#### [Task brief]
Provide the number of lines of the records that include "constraint", with no other content.
*** Opening of Data provided ***
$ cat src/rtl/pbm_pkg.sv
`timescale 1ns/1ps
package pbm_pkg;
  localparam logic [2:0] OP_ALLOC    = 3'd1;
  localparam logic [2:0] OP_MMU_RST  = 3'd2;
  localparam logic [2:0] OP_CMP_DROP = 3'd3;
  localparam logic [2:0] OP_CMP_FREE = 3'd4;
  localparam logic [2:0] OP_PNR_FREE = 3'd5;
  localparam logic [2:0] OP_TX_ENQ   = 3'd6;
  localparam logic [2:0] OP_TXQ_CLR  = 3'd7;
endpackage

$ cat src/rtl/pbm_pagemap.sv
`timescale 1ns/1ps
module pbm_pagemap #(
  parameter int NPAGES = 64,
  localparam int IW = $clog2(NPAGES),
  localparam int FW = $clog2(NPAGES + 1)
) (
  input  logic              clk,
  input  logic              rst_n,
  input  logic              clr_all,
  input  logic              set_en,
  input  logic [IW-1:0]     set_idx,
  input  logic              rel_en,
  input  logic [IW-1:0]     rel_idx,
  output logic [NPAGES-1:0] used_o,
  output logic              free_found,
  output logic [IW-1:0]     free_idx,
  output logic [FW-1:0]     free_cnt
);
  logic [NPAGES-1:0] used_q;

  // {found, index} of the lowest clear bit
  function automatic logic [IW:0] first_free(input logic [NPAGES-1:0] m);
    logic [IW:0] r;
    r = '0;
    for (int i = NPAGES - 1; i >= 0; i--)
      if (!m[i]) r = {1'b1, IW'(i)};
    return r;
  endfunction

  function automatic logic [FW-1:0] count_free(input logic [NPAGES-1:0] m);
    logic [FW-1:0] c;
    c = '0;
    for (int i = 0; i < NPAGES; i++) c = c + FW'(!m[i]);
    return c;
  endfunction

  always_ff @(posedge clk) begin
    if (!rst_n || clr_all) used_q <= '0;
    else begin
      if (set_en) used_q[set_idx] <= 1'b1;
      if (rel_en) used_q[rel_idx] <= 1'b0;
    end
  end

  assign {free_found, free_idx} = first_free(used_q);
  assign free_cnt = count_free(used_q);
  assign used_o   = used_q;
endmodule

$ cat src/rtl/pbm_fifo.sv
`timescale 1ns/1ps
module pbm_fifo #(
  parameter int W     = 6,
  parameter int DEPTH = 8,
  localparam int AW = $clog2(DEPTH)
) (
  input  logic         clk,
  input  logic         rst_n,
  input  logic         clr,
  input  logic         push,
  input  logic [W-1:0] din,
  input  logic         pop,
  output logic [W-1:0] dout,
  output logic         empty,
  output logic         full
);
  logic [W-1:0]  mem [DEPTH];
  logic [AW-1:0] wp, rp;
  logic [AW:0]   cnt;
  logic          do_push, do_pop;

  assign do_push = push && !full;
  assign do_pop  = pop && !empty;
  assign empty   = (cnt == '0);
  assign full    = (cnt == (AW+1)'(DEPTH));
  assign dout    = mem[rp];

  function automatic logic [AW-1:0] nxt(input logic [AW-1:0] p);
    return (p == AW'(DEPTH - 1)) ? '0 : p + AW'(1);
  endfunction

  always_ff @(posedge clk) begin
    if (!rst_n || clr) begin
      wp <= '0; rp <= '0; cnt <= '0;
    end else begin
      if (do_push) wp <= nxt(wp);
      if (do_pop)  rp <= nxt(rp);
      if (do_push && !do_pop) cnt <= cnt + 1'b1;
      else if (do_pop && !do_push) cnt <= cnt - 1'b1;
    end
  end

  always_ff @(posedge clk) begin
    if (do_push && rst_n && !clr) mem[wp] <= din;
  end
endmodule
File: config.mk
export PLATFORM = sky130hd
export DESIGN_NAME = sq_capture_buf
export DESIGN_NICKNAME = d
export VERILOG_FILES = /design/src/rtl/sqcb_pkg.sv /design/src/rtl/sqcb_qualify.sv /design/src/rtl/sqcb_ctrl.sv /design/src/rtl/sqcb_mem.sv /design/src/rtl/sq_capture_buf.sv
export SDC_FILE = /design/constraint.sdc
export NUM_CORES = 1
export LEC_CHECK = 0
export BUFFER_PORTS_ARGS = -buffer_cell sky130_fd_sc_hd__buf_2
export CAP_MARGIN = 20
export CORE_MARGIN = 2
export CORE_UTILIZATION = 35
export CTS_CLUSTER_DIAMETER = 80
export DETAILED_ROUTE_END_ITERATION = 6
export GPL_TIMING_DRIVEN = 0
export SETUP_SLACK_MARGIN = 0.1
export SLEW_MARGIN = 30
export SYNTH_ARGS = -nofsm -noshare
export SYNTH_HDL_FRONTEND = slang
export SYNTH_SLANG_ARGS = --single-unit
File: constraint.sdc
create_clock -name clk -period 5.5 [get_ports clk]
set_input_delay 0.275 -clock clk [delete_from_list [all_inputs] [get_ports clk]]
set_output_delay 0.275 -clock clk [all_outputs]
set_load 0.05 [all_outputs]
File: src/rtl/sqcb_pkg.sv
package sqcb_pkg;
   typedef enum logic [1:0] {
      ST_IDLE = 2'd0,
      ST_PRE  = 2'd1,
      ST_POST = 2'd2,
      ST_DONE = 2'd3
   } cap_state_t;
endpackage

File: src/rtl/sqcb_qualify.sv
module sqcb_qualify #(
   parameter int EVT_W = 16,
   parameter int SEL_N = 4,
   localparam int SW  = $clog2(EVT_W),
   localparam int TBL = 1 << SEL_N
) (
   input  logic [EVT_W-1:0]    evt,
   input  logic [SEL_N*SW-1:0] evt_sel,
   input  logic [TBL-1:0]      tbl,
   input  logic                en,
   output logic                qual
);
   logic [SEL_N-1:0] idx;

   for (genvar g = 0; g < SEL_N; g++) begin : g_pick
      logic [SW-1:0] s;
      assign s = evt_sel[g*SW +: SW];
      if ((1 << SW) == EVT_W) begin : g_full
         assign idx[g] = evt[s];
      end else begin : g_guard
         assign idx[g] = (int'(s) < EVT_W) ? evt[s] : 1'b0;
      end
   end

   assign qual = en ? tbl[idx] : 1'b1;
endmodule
*** Close of Data provided ***
#### [Reply to the exercise]
2